Optimization problem - minimizing a function in R

I want to minimize a function but can not get ahead.

Problem setting:

mtcars$gender <- c(rep(1, 10), rep(0, 4), rep(1, 6), rep(0 , 12))

predictions <- data.frame(
  c(0.05,   0.03,   0.99,   0.07,   0.00,   0.10,   0.00,   0.84,   0.92,   0.01,   0.03,   0.00,   0.00,   0.00,   0.00,   0.00,   0.00,   1.00,   1.00,   1.00,   0.97,   0.00,   0.00,   0.00,   0.00,   1.00,   0.86,   0.84,   0.01,   0.08,   0.00,   0.86),
  c(0.95,   0.97,   0.01,   0.80,   0.07,   0.82,   0.00,   0.14,   0.08,   0.95,   0.94,   0.03,   0.03,   0.03,   0.00,   0.00,   0.00,   0.00,   0.00,   0.00,   0.03,   0.02,   0.07,   0.02,   0.01,   0.00,   0.12,   0.16,   0.10,   0.79,   0.05,   0.13),
  c(0.00,   0.00,   0.00,   0.13,   0.93,   0.08,   1.00,   0.02,   0.00,   0.04,   0.03,   0.97,   0.97,   0.97,   1.00,   1.00,   1.00,   0.00,   0.00,   0.00,   0.00,   0.98,   0.93,   0.98,   0.99,   0.00,   0.02,   0.00,   0.89,   0.13,   0.95,   0.01))
colnames(predictions) <- c(4, 6, 8)


actual.probs <- apply(predictions, 1, which.max) 
actual.probs <- as.data.frame.matrix(prop.table(table(mtcars$gender, actual.probs)))
real.probs <- data.frame(matrix(c(0.1, 0.1, 0.2, 0.2, 0.2, 0.2), nrow = 2, ncol = 3))

I used a prediction algorithm which gives me probabilites to a car to have 4,6 or 8 cyl. The result is stored in "predictions". However the distribution (actual.probs) differs from the distribution seen in reality (real.probs). To adjust that, i want to multiply the probalities by a weight, get the one with the highest probability and recalculate the table. The result I want is the weights i need to get the smallest deviation from the real distribution.

optimresult <- predictions 

fn <- function(v) {
  weight1 <- v[1]
  weight2 <- v[2]
  weight3 <- v[3]

  optimresult[,1] <- optimresult[,1] * weight1
  optimresult[,2] <- optimresult[,2] * weight2
  optimresult[,3] <- optimresult[,3] * weight3

  result <- apply(optimresult, 1, which.max) # get highest probablity

  actualprobs <- prop.table(table(mtcars[["gender"]], result))
  return <- sum(abs(real.probs - actualprobs))
}

optim(c(1, 1, 1), fn)

Startvalues are all one, however the function seems not to work. What am I doing wrong?

Solution

The problem is that small changes to the parameter values in optim() do not change the result meaning that the algorithm thinks it has converged before it actually has.

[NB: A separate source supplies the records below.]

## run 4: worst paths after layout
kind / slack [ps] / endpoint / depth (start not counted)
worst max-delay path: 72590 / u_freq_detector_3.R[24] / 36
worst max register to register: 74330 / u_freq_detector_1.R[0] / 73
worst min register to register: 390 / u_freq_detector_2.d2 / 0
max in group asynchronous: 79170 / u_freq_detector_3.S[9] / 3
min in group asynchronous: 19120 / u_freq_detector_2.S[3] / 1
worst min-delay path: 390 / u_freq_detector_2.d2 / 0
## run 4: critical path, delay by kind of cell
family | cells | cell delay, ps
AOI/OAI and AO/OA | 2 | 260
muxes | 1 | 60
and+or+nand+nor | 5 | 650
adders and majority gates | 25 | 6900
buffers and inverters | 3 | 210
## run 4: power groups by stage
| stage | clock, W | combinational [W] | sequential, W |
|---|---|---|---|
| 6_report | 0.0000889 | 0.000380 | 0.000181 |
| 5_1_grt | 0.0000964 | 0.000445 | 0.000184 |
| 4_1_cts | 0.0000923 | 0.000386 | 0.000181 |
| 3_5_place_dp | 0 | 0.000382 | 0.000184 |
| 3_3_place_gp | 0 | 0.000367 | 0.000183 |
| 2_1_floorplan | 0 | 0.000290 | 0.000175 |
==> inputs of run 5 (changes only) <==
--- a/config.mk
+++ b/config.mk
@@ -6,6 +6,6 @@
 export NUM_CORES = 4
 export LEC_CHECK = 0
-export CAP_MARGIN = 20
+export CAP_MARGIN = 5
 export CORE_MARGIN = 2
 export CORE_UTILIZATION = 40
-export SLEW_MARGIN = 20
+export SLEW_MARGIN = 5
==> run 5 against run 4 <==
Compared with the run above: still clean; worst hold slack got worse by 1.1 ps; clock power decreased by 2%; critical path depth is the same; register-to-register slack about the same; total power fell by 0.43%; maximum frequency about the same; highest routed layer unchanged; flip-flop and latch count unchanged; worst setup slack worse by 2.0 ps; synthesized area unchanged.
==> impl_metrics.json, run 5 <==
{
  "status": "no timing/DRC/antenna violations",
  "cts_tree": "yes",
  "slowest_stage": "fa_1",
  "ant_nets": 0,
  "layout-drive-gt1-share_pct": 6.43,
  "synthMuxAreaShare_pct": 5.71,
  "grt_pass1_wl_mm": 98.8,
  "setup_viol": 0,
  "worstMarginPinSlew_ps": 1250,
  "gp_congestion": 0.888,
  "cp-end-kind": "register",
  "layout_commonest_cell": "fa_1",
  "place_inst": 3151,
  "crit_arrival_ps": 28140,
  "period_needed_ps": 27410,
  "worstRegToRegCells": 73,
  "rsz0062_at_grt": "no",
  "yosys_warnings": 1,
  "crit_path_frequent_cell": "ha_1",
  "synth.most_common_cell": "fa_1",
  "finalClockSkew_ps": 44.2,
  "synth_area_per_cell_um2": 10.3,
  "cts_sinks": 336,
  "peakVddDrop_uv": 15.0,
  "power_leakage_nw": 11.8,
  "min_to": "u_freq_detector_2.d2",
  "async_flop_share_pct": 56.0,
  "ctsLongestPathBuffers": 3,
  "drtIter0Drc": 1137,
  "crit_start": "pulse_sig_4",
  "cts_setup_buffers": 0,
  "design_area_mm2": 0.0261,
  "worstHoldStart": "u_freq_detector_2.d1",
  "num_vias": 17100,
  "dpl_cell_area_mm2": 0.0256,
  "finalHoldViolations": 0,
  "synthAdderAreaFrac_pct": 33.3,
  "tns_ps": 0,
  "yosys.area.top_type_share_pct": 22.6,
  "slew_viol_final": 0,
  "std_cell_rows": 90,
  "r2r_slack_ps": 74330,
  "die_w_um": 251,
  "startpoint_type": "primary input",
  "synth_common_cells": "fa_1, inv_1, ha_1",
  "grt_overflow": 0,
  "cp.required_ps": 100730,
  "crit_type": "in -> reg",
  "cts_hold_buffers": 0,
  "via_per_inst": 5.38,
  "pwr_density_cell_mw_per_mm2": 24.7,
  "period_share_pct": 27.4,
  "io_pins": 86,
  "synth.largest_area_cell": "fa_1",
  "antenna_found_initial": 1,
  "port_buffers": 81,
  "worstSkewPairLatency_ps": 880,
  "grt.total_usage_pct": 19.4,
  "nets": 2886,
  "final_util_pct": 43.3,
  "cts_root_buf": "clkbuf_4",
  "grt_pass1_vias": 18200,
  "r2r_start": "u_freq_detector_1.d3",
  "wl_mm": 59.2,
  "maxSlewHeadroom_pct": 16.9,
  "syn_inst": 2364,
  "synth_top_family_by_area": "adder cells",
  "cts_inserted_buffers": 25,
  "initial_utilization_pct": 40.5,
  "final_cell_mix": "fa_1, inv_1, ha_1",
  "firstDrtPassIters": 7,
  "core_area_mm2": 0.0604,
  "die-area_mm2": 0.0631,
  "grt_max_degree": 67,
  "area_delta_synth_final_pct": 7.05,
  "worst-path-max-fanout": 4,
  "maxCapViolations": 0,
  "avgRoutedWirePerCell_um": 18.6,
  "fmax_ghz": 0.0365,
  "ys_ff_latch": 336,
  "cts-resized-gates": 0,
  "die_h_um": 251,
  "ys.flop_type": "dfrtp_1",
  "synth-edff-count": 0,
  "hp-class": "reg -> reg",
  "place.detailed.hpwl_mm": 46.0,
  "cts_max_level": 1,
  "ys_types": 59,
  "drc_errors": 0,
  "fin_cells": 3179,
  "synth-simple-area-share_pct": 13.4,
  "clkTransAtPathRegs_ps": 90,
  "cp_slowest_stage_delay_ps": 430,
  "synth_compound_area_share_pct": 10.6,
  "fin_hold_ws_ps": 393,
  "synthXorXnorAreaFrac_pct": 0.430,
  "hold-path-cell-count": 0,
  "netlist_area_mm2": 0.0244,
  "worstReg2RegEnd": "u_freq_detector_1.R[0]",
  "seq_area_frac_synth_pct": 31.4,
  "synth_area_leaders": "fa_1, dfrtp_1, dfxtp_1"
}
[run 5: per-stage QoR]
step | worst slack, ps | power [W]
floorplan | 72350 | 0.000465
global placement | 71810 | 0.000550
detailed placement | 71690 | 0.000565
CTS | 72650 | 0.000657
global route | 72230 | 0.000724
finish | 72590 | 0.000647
Source: an optimization exercise on an open RTL-to-GDS flow (aim: small area and a short achievable clock period). Production flows keep margins and buffers that such runs may drop.
In this exercise RTL edits were held to simulation tests only and were not proved equivalent to the original.

## the previous run
Design uart_circle_area, start of the top module:
module uart_circle_area (
  input         clock,
  input         reset,
  input         rx_i,
  output [7:0]  rx_data,
  output [31:0] area_o,
  output reg    rx_data_valid,
  output reg    rx_error
);
  localparam IDLE = 4'b0000, CHECK_STOP = 4'b0001, ERROR = 4'b0010;
  reg [3:0]  state;
  reg [7:0]  shift;
  reg [17:0] acc;
  reg [1:0]  vg;
  wire       in_data = state[3];
  wire [2:0] cnt     = state[2:0];
  wire       in_cs   = (state == CHECK_STOP);
  wire       in_idle = (state == IDLE);
  always @(posedge clock) begin
    if (reset) begin
      state <= IDLE;
      shift <= 8'd0;
      rx_data_valid <= 1'b0;
      vg <= 2'b00;
      rx_error <= 1'b0;
    end else begin
      rx_error <= (state == ERROR);
      rx_data_valid <= in_cs ? rx_i : (in_idle & rx_data_valid);
      vg[0] <= in_cs ? rx_i : (in_idle & vg[0]);
      vg[1] <= in_cs ? rx_i : (in_idle & vg[1]);
      if (in_data) begin
        shift <= {rx_i, shift[7:1]};
        state <= (cnt == 3'd7) ? CHECK_STOP : state + 4'd1;
      end else if (in_cs) begin
        state <= rx_i ? IDLE : ERROR;
      end else if (in_idle) begin
        if (!rx_i) state <= 4'b1000;
      end else begin
        if (rx_i) state <= IDLE;
      end
    end
  end
  wire [7:0] mask = {cnt != 3'd0, cnt > 3'd1, cnt > 3'd2, cnt > 3'd3,
                     cnt > 3'd4, cnt > 3'd5, cnt > 3'd6, 1'b0};
  wire [7:0] sp   = shift & mask;
  wire [6:0] ahi  = (cnt == 3'd0) ? 7'd0 : acc[17:11];
  wire [8:0] sum;
  wire [8:2] sc;
  assign sum[0] = ahi[0];
  assign sum[1] = ahi[1] ^ sp[1];
  assign sc[2]  = ahi[1] & sp[1];
  genvar gi;
  generate
    for (gi = 2; gi < 7; gi = gi + 1) begin : g_sadd
  ...
Settings: LEC_CHECK=0, ABC_AREA=1, CAP_MARGIN=20, CORE_MARGIN=2, CORE_UTILIZATION=40, SLEW_MARGIN=20, SYNTH_HIERARCHICAL=1; clock period 24.0 ns.
standard.sh (not shown) runs the stock make flow with config.mk's settings and CLKGATE_MAP_FILE= SYNTH_SCRIPT=/design/flow/synth_recipe.tcl, a recipe that flattens the netlist after the stock synthesis.
==> flow/flow/run.sh <==
#!/bin/bash
# The standard layout (the standard.sh: unchanged synthesis and steps) with
# these differences:
# - the port buffers that global placement puts on every input and output are
#   sky130_fd_sc_hd__buf_2 instead of the resizer's pick;
# - clock tree synthesis uses clkbuf_8 buffers and no dummy loads;
# - the tie-low cell that synthesis makes is not split into one cell per load
#   (SKIP_REPAIR_TIE_FANOUT), so the constant outputs share it.
cp standard.sh standard.sh.txt
export BUFFER_PORTS_ARGS="-buffer_cell sky130_fd_sc_hd__buf_2"
export CTS_ARGS="-sink_clustering_enable -repair_clock_nets -sink_clustering_size 64 -sink_clustering_max_diameter 400 -buf_list sky130_fd_sc_hd__clkbuf_8 -root_buf sky130_fd_sc_hd__clkbuf_8 -dont_use_dummy_load"
export SKIP_REPAIR_TIE_FANOUT=1
bash standard.sh > standard.log 2>&1
The inputs of the current run differ from those of the previous run as listed below.
==> flow/flow/run.sh <==
#!/bin/bash
# The standard layout (the standard.sh: unchanged synthesis and steps) with
# these differences:
# - the port buffers that global placement puts on every input and output are
#   sky130_fd_sc_hd__buf_1 instead of the resizer's pick;
# - clock tree synthesis uses clkbuf_8 buffers and no dummy loads;
# - the tie-low cell that synthesis makes is not split into one cell per load
#   (SKIP_REPAIR_TIE_FANOUT), so the constant outputs share it.
cp standard.sh standard.sh.txt
export BUFFER_PORTS_ARGS="-buffer_cell sky130_fd_sc_hd__buf_1"
export CTS_ARGS="-sink_clustering_enable -repair_clock_nets -sink_clustering_size 64 -sink_clustering_max_diameter 400 -buf_list sky130_fd_sc_hd__clkbuf_8 -root_buf sky130_fd_sc_hd__clkbuf_8 -dont_use_dummy_load"
export SKIP_REPAIR_TIE_FANOUT=1
bash standard.sh > standard.log 2>&1
==> comparison <==
Portion of the clock cycle consumed by the worst path in the final layout is lower on the previous run. Via count (lower): the current run. The current run ends up with a total wire length after detailed routing that is 2.2% higher than in the previous run. Lower time the worst path needs with I/O delays and setup was reported by the previous run, not the current run. The current run against the previous run: number of nets at the end of the flow went down by about 0.4%; number of standard cells in the layout, taps in and fillers out fell 2.

## static timing again, ports no longer ideal
The flow's constraints put no driver on any port. The routed layouts listed below were extracted and timed again, unchanged, in two steps. Step 1 assumes that a clkbuf_16 drives the clock port and a buf_2 every other input. Step 2 times the ports against the registers' clock, not the clock port: input delays grow and output delays shrink by t, the midpoint of the rising clock arrivals with the driver on. a / b / c = ideal ports / drivers / drivers and shift; a / b = the first two.
| run | t (ns) | slack for setup (ns) | latest minus earliest clock arrival (ns) | worst data-port slew with drivers (ns) |
|---|---|---|---|---|
| the previous run | 0.322 | 17.977 / 17.943 / 18.265 | 0.017 / 0.016 | 0.03 |
| the current run | 0.313 | 17.925 / 17.895 / 18.195 | 0.010 / 0.010 | 0.03 |
After both steps every run listed still meets setup and hold.
What follows belongs to an exercise in optimizing a design on an open flow for small area; a production flow would make more cautious choices.
The RTL was checked by simulation tests, not by an equivalence proof against the original design.

==> inputs of v33 <==
Design adc_to_fifo, start of the top module:
module adc_to_fifo(
    input wire clk,
    input wire rst,
    input wire ready,
    input wire [15:0] i_xadc,
    input wire i_dig,
    output reg [7:0] data_in,
    output reg write,
    input wire almost_full
    );
clock: 14.0 ns
lec_check: 0
abc_area: 1
cap_margin: 0
core_margin: 2
core_utilization: 60
cts_buf_list: sky130_fd_sc_hd__clkbuf_8
cts_cluster_diameter: 50
cts_cluster_size: 24
place_density: 0.7
slew_margin: 0
run.sh (not shown) runs the stock make flow with config.mk's settings and CLKGATE_MAP_FILE= SYNTH_SCRIPT=/design/flow/synth_recipe.tcl, a recipe that flattens the netlist after the stock synthesis.
==> v2 (differences from v33) <==
- CTS_BUF_LIST: sky130_fd_sc_hd__clkbuf_8 -> sky130_fd_sc_hd__clkbuf_4
- CTS_CLUSTER_DIAMETER: 50 -> 30
- CTS_CLUSTER_SIZE: 24 -> 8
==> v39 (differences from v33) <==
- CTS_CLUSTER_DIAMETER: 50 -> 40
- CTS_CLUSTER_SIZE: 24 -> 16
==> key figures <==
Status
  – Outcome: no timing/DRC/antenna violations

Layout
  – Most frequent cells in the layout: edfxtp_1, inv_1, fa_1
  – Layout Cells excl Fill: 4281

Detailed routing
  – Via count: 22.34k
  – WL met3: 3777 µm
  – Detailed Route WL: 79120 µm

Critical path
  – CP Data Required Time: 14.66 ns

Clock tree
  – CTS Root Cell: clkbuf_8
  – Worst-skew pair later-pin latency: 0.77 ns
  – Clk slew on worst S/H paths: 0.12 ns

Worst hold path
  – Critical hold path startpoint: processing.threshold.sqrt.dly[2]$_DFF_P_
(the above is from v33)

Using method SANN gives a better result. I am not sure whether it is the best result you can get with that sample dataset.

I also made some simplifications to your function.

fn <- function(v) {

  weighted_preds = predictions * v

  result = apply(weighted_preds, 1, which.max) # get highest probablity

  actualprobs = prop.table(table(mtcars[["gender"]], result))

  sum(abs(real.probs - actualprobs))
}

optim(c(100, 1, 1), fn, method="SANN")

Try different starting values to see if you can get an improvement. Increasing the number of predictions will also help.